REQUIRED WORK: Your answer is the lines below, exactly, from the one that contains "logic [CNT_W-1:0] ts;" through the one that contains "logic [CNT_W-1:0] cycleCnt;", both included.

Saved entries
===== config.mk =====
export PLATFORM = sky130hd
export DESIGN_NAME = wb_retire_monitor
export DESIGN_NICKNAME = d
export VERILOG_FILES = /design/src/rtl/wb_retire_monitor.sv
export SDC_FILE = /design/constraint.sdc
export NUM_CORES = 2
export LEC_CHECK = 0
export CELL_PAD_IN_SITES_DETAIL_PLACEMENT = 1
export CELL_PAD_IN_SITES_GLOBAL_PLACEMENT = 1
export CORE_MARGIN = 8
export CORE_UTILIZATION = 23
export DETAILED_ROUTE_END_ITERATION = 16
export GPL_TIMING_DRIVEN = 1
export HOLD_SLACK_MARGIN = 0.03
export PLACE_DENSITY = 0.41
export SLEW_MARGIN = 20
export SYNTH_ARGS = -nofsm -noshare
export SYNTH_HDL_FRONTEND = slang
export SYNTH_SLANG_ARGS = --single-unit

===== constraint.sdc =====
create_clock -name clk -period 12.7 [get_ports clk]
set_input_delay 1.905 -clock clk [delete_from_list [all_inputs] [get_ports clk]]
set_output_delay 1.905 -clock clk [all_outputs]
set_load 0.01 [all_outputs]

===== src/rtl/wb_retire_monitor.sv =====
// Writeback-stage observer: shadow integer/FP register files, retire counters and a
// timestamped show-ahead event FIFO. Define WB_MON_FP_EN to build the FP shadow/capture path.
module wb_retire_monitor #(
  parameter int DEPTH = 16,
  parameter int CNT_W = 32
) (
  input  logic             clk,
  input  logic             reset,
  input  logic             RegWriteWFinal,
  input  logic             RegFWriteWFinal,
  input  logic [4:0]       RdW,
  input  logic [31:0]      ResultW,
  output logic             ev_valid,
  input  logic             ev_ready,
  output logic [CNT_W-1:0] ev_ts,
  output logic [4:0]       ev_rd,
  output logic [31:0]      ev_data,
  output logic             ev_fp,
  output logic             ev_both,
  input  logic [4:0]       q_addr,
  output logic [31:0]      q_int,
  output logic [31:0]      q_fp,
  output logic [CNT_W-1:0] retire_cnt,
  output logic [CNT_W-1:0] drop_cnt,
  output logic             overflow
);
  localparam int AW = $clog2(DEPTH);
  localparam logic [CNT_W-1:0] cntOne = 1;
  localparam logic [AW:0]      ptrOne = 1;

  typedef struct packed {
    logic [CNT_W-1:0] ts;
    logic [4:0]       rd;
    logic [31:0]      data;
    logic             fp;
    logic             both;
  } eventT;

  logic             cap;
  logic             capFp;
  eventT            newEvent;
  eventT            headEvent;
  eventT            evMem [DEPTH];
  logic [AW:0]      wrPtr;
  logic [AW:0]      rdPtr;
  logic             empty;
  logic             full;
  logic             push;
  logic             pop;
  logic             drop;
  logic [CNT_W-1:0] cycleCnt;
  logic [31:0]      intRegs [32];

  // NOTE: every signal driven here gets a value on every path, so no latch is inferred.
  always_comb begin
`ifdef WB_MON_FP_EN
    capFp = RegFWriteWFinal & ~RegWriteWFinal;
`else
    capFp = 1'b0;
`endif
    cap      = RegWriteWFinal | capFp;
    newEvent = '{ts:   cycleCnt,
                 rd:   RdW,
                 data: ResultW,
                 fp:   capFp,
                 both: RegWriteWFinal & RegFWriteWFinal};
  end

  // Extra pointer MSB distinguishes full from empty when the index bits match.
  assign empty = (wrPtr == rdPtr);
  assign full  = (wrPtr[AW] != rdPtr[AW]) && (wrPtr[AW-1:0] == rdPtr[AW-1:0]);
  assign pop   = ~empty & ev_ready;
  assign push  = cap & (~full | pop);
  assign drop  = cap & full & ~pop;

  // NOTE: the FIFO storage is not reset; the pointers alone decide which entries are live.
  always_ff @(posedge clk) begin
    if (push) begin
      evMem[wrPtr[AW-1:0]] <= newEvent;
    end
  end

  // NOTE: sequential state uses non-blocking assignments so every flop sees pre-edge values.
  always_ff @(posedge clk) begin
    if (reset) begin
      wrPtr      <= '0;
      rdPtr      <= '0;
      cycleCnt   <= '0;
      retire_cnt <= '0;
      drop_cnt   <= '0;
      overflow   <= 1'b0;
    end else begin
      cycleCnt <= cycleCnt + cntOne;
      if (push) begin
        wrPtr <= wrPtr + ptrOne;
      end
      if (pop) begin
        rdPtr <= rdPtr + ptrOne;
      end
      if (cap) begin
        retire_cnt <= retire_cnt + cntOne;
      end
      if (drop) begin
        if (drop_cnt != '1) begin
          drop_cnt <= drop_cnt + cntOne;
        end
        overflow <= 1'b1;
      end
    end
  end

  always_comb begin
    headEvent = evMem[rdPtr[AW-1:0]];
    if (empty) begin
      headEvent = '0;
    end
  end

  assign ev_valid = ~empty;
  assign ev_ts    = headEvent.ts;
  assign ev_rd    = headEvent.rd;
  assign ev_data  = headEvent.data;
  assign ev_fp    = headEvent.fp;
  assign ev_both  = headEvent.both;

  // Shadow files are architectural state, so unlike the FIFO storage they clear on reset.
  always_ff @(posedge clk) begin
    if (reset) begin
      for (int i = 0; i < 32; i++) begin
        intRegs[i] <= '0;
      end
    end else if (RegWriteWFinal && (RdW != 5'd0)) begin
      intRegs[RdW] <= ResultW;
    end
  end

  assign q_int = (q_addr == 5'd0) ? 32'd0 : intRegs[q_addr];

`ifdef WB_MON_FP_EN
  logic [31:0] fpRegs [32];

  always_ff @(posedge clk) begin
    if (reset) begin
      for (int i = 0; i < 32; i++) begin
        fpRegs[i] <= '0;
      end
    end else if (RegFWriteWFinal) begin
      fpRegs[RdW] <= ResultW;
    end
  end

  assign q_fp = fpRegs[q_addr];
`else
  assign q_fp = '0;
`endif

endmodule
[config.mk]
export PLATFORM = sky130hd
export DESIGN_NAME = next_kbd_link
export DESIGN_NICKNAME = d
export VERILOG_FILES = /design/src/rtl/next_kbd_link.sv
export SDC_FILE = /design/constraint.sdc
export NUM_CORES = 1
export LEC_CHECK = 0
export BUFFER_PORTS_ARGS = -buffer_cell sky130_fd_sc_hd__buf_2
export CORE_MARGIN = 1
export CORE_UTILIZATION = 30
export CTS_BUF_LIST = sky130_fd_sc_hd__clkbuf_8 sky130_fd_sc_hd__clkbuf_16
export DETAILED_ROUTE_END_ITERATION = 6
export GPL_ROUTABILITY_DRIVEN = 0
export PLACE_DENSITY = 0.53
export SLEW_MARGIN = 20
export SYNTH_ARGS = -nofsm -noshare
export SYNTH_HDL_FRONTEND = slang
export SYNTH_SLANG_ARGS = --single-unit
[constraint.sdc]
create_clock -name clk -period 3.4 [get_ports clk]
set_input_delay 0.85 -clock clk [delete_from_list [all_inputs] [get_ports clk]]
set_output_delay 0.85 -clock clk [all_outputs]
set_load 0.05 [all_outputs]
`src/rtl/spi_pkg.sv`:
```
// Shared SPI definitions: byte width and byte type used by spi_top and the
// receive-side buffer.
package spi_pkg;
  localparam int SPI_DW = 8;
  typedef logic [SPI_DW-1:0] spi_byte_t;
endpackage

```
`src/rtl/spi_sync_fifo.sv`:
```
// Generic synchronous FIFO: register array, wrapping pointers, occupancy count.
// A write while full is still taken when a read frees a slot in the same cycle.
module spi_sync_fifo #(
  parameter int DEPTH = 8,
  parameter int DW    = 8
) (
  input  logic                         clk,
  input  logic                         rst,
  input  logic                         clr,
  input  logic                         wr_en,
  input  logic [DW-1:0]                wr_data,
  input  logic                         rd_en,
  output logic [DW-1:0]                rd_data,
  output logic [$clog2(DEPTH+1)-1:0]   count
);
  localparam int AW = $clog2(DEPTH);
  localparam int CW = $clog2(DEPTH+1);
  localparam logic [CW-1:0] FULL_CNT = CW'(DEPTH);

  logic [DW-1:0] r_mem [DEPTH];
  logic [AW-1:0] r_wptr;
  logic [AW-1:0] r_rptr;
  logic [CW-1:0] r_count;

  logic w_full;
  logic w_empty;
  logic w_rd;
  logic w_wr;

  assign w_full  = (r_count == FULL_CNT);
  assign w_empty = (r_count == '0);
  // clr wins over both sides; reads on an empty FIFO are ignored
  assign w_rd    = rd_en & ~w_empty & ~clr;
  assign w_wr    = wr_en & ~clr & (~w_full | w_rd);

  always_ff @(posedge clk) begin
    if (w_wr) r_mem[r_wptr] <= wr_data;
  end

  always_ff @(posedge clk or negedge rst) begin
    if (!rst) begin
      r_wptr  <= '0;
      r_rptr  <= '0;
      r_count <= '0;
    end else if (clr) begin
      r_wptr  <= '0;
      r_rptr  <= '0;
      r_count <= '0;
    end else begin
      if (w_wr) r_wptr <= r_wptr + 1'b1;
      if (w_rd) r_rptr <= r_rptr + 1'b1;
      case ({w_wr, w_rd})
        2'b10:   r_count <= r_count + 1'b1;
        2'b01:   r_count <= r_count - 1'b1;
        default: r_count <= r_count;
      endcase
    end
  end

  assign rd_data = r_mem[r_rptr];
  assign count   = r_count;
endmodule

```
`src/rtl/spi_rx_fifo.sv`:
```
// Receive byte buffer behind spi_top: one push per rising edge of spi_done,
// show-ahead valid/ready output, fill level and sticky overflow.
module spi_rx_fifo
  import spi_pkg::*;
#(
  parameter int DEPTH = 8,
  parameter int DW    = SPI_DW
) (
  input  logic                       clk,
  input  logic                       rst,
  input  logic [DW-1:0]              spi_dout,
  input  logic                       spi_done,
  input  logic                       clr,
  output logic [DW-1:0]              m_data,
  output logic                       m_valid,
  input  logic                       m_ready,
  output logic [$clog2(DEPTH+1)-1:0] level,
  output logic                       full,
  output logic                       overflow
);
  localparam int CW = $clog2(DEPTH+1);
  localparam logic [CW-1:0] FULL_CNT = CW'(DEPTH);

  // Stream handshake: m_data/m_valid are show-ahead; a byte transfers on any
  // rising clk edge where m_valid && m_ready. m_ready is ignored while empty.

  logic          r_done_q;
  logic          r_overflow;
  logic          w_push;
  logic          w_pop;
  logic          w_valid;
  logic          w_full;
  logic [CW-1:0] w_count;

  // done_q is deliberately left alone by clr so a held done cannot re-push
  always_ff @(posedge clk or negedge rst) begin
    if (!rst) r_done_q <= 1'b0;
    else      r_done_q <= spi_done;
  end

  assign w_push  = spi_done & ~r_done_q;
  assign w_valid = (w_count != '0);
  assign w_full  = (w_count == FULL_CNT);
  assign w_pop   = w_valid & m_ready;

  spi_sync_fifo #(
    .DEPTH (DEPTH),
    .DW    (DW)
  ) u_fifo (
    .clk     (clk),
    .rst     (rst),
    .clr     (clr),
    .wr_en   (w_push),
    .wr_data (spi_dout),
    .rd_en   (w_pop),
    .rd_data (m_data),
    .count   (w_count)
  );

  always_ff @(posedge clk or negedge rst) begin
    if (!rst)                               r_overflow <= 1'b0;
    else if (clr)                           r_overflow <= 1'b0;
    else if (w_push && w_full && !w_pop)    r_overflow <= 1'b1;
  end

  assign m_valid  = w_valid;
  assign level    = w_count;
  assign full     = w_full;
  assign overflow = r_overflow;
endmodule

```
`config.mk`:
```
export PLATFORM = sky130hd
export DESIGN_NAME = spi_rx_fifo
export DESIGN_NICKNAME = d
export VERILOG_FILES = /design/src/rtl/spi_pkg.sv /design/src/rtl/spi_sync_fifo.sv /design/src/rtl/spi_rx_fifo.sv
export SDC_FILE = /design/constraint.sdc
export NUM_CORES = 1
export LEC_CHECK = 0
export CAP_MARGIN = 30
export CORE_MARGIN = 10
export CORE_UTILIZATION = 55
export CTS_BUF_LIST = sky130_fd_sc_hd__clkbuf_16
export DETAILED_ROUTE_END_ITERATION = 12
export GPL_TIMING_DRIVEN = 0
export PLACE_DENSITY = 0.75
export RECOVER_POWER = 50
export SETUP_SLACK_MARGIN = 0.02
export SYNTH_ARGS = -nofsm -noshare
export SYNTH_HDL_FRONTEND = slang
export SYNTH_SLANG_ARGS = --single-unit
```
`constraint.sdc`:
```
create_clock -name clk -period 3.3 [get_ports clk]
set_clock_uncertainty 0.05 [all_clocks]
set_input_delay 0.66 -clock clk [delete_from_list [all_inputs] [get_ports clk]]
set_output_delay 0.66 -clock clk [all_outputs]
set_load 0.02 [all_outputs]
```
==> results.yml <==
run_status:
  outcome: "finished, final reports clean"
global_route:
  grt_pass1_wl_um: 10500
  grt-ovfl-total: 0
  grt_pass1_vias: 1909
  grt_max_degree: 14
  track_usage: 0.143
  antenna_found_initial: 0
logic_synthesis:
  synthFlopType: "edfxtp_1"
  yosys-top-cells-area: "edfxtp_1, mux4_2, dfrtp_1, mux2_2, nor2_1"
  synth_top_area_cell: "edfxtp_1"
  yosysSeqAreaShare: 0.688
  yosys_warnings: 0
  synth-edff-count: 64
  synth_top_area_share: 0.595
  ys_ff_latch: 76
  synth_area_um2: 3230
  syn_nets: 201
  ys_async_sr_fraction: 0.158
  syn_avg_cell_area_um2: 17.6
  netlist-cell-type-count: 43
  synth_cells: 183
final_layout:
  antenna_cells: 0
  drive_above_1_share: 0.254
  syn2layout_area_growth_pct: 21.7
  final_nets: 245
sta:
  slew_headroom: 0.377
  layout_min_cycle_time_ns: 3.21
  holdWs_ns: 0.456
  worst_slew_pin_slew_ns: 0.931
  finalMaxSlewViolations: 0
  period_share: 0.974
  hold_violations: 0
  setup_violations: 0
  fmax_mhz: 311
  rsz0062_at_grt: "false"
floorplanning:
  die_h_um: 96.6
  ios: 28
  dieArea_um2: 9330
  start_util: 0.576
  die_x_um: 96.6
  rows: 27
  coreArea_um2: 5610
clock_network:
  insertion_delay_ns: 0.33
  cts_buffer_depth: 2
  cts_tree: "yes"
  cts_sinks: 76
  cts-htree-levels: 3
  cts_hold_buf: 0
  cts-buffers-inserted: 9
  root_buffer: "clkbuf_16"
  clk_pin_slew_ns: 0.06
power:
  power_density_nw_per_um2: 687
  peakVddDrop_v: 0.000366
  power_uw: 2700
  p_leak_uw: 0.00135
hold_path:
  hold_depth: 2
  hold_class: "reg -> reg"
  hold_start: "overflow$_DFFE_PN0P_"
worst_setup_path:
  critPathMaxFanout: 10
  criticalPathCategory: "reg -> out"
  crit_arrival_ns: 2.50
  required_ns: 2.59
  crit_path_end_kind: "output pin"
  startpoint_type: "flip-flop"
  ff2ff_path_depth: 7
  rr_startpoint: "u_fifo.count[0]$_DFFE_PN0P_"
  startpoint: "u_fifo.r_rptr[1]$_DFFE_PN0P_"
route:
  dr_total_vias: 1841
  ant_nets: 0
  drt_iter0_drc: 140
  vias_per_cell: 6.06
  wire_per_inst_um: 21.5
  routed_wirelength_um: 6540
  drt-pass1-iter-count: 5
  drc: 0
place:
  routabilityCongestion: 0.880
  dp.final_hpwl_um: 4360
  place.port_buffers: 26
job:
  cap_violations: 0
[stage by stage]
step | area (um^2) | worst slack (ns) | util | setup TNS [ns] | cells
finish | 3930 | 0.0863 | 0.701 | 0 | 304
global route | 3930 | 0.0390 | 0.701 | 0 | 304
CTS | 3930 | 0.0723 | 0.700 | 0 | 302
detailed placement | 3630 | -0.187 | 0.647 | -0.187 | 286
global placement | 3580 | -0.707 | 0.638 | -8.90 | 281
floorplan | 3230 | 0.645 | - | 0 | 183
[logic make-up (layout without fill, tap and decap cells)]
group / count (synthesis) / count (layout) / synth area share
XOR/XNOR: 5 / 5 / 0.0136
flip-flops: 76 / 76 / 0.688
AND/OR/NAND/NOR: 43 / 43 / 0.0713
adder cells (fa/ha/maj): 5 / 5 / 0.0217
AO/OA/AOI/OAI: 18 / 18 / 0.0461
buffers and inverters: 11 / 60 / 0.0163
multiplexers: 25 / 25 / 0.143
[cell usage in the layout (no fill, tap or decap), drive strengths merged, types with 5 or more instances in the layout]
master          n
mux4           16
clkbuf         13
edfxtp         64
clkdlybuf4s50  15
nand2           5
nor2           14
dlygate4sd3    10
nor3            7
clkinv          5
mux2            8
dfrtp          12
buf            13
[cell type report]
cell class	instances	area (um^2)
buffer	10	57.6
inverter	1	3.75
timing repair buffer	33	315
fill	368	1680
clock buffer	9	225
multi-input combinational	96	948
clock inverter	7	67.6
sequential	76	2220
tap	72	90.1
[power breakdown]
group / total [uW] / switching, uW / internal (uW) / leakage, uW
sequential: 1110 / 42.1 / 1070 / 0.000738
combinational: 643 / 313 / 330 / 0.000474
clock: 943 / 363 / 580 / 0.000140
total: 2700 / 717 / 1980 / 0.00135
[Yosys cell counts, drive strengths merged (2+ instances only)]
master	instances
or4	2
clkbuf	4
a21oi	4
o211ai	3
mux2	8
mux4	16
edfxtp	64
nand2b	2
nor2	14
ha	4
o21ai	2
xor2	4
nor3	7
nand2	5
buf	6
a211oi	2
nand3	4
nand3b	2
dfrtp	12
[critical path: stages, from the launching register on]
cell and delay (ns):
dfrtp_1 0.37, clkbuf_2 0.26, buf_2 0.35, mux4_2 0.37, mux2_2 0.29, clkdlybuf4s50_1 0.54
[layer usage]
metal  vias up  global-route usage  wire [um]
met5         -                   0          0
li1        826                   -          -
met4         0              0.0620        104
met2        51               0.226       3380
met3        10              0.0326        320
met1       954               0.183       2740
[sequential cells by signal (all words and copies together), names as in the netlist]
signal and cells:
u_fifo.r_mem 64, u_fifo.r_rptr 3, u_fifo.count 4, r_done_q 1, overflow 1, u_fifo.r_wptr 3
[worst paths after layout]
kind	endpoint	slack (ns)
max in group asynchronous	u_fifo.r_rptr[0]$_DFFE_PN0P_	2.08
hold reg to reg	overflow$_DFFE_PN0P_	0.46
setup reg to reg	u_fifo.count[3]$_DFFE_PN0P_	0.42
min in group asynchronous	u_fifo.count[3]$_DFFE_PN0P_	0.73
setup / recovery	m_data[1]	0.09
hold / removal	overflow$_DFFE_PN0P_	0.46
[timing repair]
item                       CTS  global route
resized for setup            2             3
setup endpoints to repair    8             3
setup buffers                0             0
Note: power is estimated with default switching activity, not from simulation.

RESPONSE:
    logic [CNT_W-1:0] ts;
    logic [4:0]       rd;
    logic [31:0]      data;
    logic             fp;
    logic             both;
  } eventT;

  logic             cap;
  logic             capFp;
  eventT            newEvent;
  eventT            headEvent;
  eventT            evMem [DEPTH];
  logic [AW:0]      wrPtr;
  logic [AW:0]      rdPtr;
  logic             empty;
  logic             full;
  logic             push;
  logic             pop;
  logic             drop;
  logic [CNT_W-1:0] cycleCnt;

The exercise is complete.